An animal model for hippocampal function
Numerous researchers have shown that a human without a hippocampus is unable to form new memories of facts or events. In rodents these same structures play an essential role in animal's abilities to learn about and remember complex associations, including tasks where the animal must learn and remember information about a set of spatial cues in order to navigate through an environment. Both event / fact memory in humans and spatial memory in rodents require learning complex relationships, and that parallel strongly suggests that qualitatively similar processing occurs in the human and the rat hippocampus.
Previous studies have shown that neurons throughout the hippocampal formation show place specific firing patterns, where a given neuron is active only in a subregion of the animal's environment. While neurons throughout these areas show place specificity, the properties of the place code differs from regions to region. We have shown, for example, that neurons in the CA1 subregion tend to be active in small subregions of the environment, while downstream in the deep layers of the entorhinal cortex, neurons tend to be active across long, contiguous regions, suggesting that these cells may be involved in representing extended trajectories. In addition, deep entorhinal neurons appear to code for task related information, in that individual neurons are frequently in multiple, behaviorally related locations.
Learning in the hippocampus and cortex
Most previous focused on describing patterns of activity during well learned tasks, and we therefore know little about neural processing during learning. One prominent hypothesis states that learning takes place first in the hippocampus and over time information is transferred to neocortical regions in a process known as consolidation. We are currently examining the development of spatial and task related patterns of activity in CA1 and the entorhinal cortex to determine whether representations form at different rates in these structures.
That experiment, and related work currently underway, focuses on understanding the relationship between learning and changes in neural firing patterns in the hippocampal formation and related cortical regions.

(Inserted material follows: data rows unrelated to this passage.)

==> src/rtl/backdoor_sync_ff.sv <==
// Multi-flop single-bit synchronizer with a configurable synchronous reset level.
module backdoor_sync_ff
  import backdoor_spi_shift_ctrl_pkg::*;
#(
  parameter int unsigned SYNC_STAGES = 2,
  parameter logic        RST_VAL     = SCLK_IDLE
) (
  input  logic i_CLK,
  input  logic i_RST,
  input  logic i_D,
  output logic o_Q
);

  logic [SYNC_STAGES-1:0] sync_q;

  always_ff @(posedge i_CLK) begin
    if (i_RST) begin
      sync_q <= {SYNC_STAGES{RST_VAL}};
    end else begin
      sync_q <= {sync_q[SYNC_STAGES-2:0], i_D};
    end
  end

  assign o_Q = sync_q[SYNC_STAGES-1];

endmodule

==> src/rtl/backdoor_spi_shift_ctrl.sv <==
// Sequences a backdoor_spi_dff_buffer from an SPI slave port and hands each
// completed frame word to the register logic over valid/ready.
module backdoor_spi_shift_ctrl
  import backdoor_spi_shift_ctrl_pkg::*;
#(
  parameter int unsigned DATA_WIDTH  = 8,
  parameter int unsigned SYNC_STAGES = 2
) (
  input  logic                  i_CLK,
  input  logic                  i_RST,
  input  logic                  i_SCLK,
  input  logic                  i_CS_N,
  input  logic                  i_MOSI,
  output logic                  o_BUF_RST,
  output logic                  o_SHIFT_EN,
  output logic                  o_SHIFT_D,
  input  logic [DATA_WIDTH-1:0] i_BUF_Q,
  output logic [DATA_WIDTH-1:0] o_DATA,
  output logic                  o_VALID,
  input  logic                  i_READY,
  output logic                  o_ABORT,
  output logic                  o_OVERRUN,
  output logic                  o_BUSY
);

  localparam int unsigned CNT_W = cnt_width(DATA_WIDTH);
  localparam logic [CNT_W-1:0] CNT_FULL = CNT_W'(DATA_WIDTH);
  localparam logic [CNT_W-1:0] CNT_LAST = CNT_W'(DATA_WIDTH - 1);

  logic sclk_s;
  logic cs_n_s;
  logic mosi_s;
  logic sclk_hist;
  logic cs_n_hist;
  logic sclk_rise;
  logic cs_n_fall;

  state_t           state;
  logic [CNT_W-1:0] bit_cnt;

  backdoor_sync_ff #(.SYNC_STAGES(SYNC_STAGES), .RST_VAL(SCLK_IDLE)) u_sync_sclk (
    .i_CLK(i_CLK), .i_RST(i_RST), .i_D(i_SCLK), .o_Q(sclk_s)
  );

  backdoor_sync_ff #(.SYNC_STAGES(SYNC_STAGES), .RST_VAL(CS_N_IDLE)) u_sync_cs_n (
    .i_CLK(i_CLK), .i_RST(i_RST), .i_D(i_CS_N), .o_Q(cs_n_s)
  );

  backdoor_sync_ff #(.SYNC_STAGES(SYNC_STAGES), .RST_VAL(1'b0)) u_sync_mosi (
    .i_CLK(i_CLK), .i_RST(i_RST), .i_D(i_MOSI), .o_Q(mosi_s)
  );

  assign sclk_rise = sclk_s & ~sclk_hist;
  assign cs_n_fall = ~cs_n_s & cs_n_hist;

  always_ff @(posedge i_CLK) begin
    if (i_RST) begin
      sclk_hist  <= SCLK_IDLE;
      cs_n_hist  <= CS_N_IDLE;
      state      <= ST_IDLE;
      bit_cnt    <= '0;
      o_BUF_RST  <= 1'b1;
      o_SHIFT_EN <= 1'b0;
      o_SHIFT_D  <= 1'b0;
      o_DATA     <= '0;
      o_VALID    <= 1'b0;
      o_ABORT    <= 1'b0;
      o_OVERRUN  <= 1'b0;
      o_BUSY     <= 1'b0;
    end else begin
      sclk_hist  <= sclk_s;
      cs_n_hist  <= cs_n_s;
      o_BUF_RST  <= 1'b0;
      o_SHIFT_EN <= 1'b0;
      o_ABORT    <= 1'b0;
      if (o_VALID && i_READY) begin
        o_VALID <= 1'b0;
      end

      case (state)
        ST_IDLE: begin
          if (cs_n_fall) begin
            state     <= ST_CLEAR;
            o_BUF_RST <= 1'b1;
            o_BUSY    <= 1'b1;
          end
        end

        ST_CLEAR: begin
          bit_cnt <= '0;
          state   <= ST_SHIFT;
        end

        // A final edge coinciding with CS_N rise still completes the frame.
        ST_SHIFT: begin
          if (bit_cnt == CNT_FULL) begin
            state <= ST_CAPTURE;
          end else if (sclk_rise && (!cs_n_s || bit_cnt == CNT_LAST)) begin
            o_SHIFT_EN <= 1'b1;
            o_SHIFT_D  <= mosi_s;
            bit_cnt    <= bit_cnt + CNT_W'(1);
          end else if (cs_n_s) begin
            o_ABORT <= 1'b1;
            o_BUSY  <= 1'b0;
            state   <= ST_IDLE;
          end
        end

        // Consuming and capturing in the same cycle keeps o_VALID asserted.
        ST_CAPTURE: begin
          if (!o_VALID || i_READY) begin
            o_DATA  <= i_BUF_Q;
            o_VALID <= 1'b1;
          end else begin
            o_OVERRUN <= 1'b1;
          end
          state <= ST_WAIT_CS;
        end

        ST_WAIT_CS: begin
          if (cs_n_s) begin
            o_BUSY <= 1'b0;
            state  <= ST_IDLE;
          end
        end

        default: begin
          o_BUSY <= 1'b0;
          state  <= ST_IDLE;
        end
      endcase
    end
  end

endmodule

Over the longer term we plan to examine learning related changes activity across a wide variety of regions in an effort to understand the interactions within the hippocampus and between the hippocampus and the cortex during learning and memory retrieval.
Our approach
Our investigations rely on the combination of spatial tasks, large scale multielectrode recordings from awake, behaving animals, advanced analytical techniques, and computational modeling. We utilize custom large scale (128 channel) real-time Linux recording systems that allow us to record both cellular activity and local field potentials (also known as EEG) from up to 32 independently moveable four wire electrodes (tetrodes). These tetrodes are generally targeted at two or more structures, allowing us to simultaneously monitor patterns of activity across multiple brain regions. We record activity while animals perform tasks that require them to learn about and remember the spatial relationships among various locations and the behavioral significance of those locations.

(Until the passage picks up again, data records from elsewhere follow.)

### config.mk
export PLATFORM = sky130hd
export DESIGN_NAME = mu0_control
export DESIGN_NICKNAME = d
export VERILOG_FILES = /design/src/rtl/mu0_control.sv
export SDC_FILE = /design/constraint.sdc
export NUM_CORES = 1
export LEC_CHECK = 0
export CORE_AREA = 10 10 47 49
export CTS_CLUSTER_SIZE = 25
export DETAILED_ROUTE_END_ITERATION = 12
export DIE_AREA = 0 0 57 59
export GPL_ROUTABILITY_DRIVEN = 0
export HOLD_SLACK_MARGIN = 0.06
export RECOVER_POWER = 100
export SYNTH_ARGS = -nofsm -noshare
export SYNTH_HDL_FRONTEND = slang
export SYNTH_SLANG_ARGS = --single-unit
### constraint.sdc
create_clock -name Clk -period 1.3 [get_ports Clk]
set_input_delay 0.26 -clock Clk [delete_from_list [all_inputs] [get_ports Clk]]
set_output_delay 0.26 -clock Clk [all_outputs]
set_load 0.03 [all_outputs]
===== src/rtl/puf_pkg.sv =====
// Shared types and defaults for the arbiter-PUF evaluation controller.
package puf_pkg;

  typedef enum logic [2:0] {
    ST_IDLE,
    ST_LOAD,
    ST_LAUNCH,
    ST_SETTLE,
    ST_SAMPLE,
    ST_RECOVER,
    ST_DONE
  } puf_eval_state_t;

  localparam int DEF_N      = 64;
  localparam int DEF_SETTLE = 16;
  localparam int DEF_REPS   = 7;
  localparam int ONES_W     = 5;

endpackage


===== src/rtl/sync_2ff.sv =====
// Two-flop synchronizer for the asynchronous arbiter output.
module sync_2ff (
  input  logic clk,
  input  logic rst_n,
  input  logic d,
  output logic q
);

  logic meta;

  always_ff @(posedge clk or negedge rst_n) begin
    if (!rst_n) begin
      meta <= 1'b0;
      q    <= 1'b0;
    end else begin
      meta <= d;
      q    <= meta;
    end
  end

endmodule


===== src/rtl/puf_eval_ctrl.sv =====
// Arbiter-PUF evaluation controller: repeated launch/sample
// of one challenge with a majority vote over REPS samples.
import puf_pkg::*;

module puf_eval_ctrl #(
  parameter int N      = DEF_N,
  parameter int SETTLE = DEF_SETTLE,
  parameter int REPS   = DEF_REPS
) (
  input  logic              clk,
  input  logic              rst_n,
  input  logic              start,
  input  logic [N-1:0]      challenge_in,
  output logic              busy,
  output logic              done,
  output logic              response_out,
  output logic [ONES_W-1:0] ones_count,
  output logic              puf_launch,
  output logic [N-1:0]      puf_challenge,
  input  logic              puf_response
);

  localparam logic [7:0] WAIT_LAST = 8'(SETTLE - 1);
  localparam logic [4:0] REP_LAST  = 5'(REPS - 1);
  localparam logic [ONES_W-1:0] ONES_MAX = ONES_W'(REPS);
  localparam logic [ONES_W-1:0] HALF     = ONES_W'(REPS / 2);

  puf_eval_state_t   state;
  logic [7:0]        wait_cnt;
  logic [4:0]        rep;
  logic [ONES_W-1:0] ones;
  logic              resp_sync;

  sync_2ff u_sync (
    .clk   (clk),
    .rst_n (rst_n),
    .d     (puf_response),
    .q     (resp_sync)
  );

  always_ff @(posedge clk or negedge rst_n) begin
    if (!rst_n) begin
      state         <= ST_IDLE;
      wait_cnt      <= '0;
      rep           <= '0;
      ones          <= '0;
      busy          <= 1'b0;
      done          <= 1'b0;
      response_out  <= 1'b0;
      ones_count    <= '0;
      puf_launch    <= 1'b0;
      puf_challenge <= '0;
    end else begin
      done <= 1'b0;
      unique case (state)
        ST_IDLE: begin
          if (start) begin
            puf_challenge <= challenge_in;
            ones  <= '0;
            rep   <= '0;
            busy  <= 1'b1;
            state <= ST_LOAD;
          end
        end
        ST_LOAD: begin
          puf_launch <= 1'b1;
          state      <= ST_LAUNCH;
        end
        ST_LAUNCH: begin
          wait_cnt <= '0;
          state    <= ST_SETTLE;
        end
        ST_SETTLE: begin
          if (wait_cnt == WAIT_LAST) begin
            state <= ST_SAMPLE;
          end else begin
            wait_cnt <= wait_cnt + 8'd1;
          end
        end
        ST_SAMPLE: begin
          if (resp_sync && ones != ONES_MAX) begin
            ones <= ones + 1'b1;
          end
          puf_launch <= 1'b0;
          wait_cnt   <= '0;
          state      <= ST_RECOVER;
        end
        ST_RECOVER: begin
          if (wait_cnt != WAIT_LAST) begin
            wait_cnt <= wait_cnt + 8'd1;
          end else if (rep < REP_LAST) begin
            rep        <= rep + 5'd1;
            puf_launch <= 1'b1;
            state      <= ST_LAUNCH;
          end else begin
            state <= ST_DONE;
          end
        end
        ST_DONE: begin
          // outputs land one edge later, in the IDLE cycle
          done         <= 1'b1;
          response_out <= (ones > HALF);
          ones_count   <= ones;
          busy         <= 1'b0;
          state        <= ST_IDLE;
        end
        default: begin
          state <= ST_IDLE;
          busy  <= 1'b0;
        end
      endcase
    end
  end

endmodule
## config.mk

```make
export PLATFORM = sky130hd
export DESIGN_NAME = iomem_router
export DESIGN_NICKNAME = d
export VERILOG_FILES = /design/src/rtl/iomem_router_pkg.sv /design/src/rtl/iomem_router_status.sv /design/src/rtl/iomem_router.sv
export SDC_FILE = /design/constraint.sdc
export NUM_CORES = 1
export LEC_CHECK = 0
export CAP_MARGIN = 40
export CELL_PAD_IN_SITES_DETAIL_PLACEMENT = 1
export CELL_PAD_IN_SITES_GLOBAL_PLACEMENT = 1
export CORE_ASPECT_RATIO = 1.75
export CORE_MARGIN = 4
export CORE_UTILIZATION = 25
export DETAILED_ROUTE_END_ITERATION = 10
export GPL_ROUTABILITY_DRIVEN = 0
export PLACE_DENSITY = 0.73
export SYNTH_ARGS = -nofsm -noshare
export SYNTH_HDL_FRONTEND = slang
export SYNTH_HIERARCHICAL = 1
export SYNTH_SLANG_ARGS = --single-unit
```

## constraint.sdc

```tcl
create_clock -name clk -period 2.6 [get_ports clk]
set_input_delay 0.65 -clock clk [delete_from_list [all_inputs] [get_ports clk]]
set_output_delay 0.65 -clock clk [all_outputs]
set_load 0.05 [all_outputs]
```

We have also begun collaborations with two other groups in an effort to develop and apply genetic tools for manipulating neural circuits in vivo. We are working with Dr. Steven Finkbeiner and his colleagues here at UCSF and with Dr. Karl Deisseroth and his colleagues at Stanford University to combine viral transfection techniques with multielectrode recordings. This combination should make it possible to effect specific changes in neural plasticity or activity and to understand how those changes affect the network as a whole.
Once data are collected, we analyze them using both standard techniques as well as advanced algorithms developed in collaboration with Dr. Emery Brown of Massachusetts General Hospital and the Harvard / M.I.T. Health Sciences and Technology Program. Learning is thought to involve complex changes in the relationships among external stimuli, neural activity, and behavior. Studying the neural correlates learning is difficult, however, as the standard analyses require averaging across multiple trials or multiple neurons to produce accurate results. Unfortunately, averaging makes it impossible to identify the fast changes in neural representations that are thought to occur during learning.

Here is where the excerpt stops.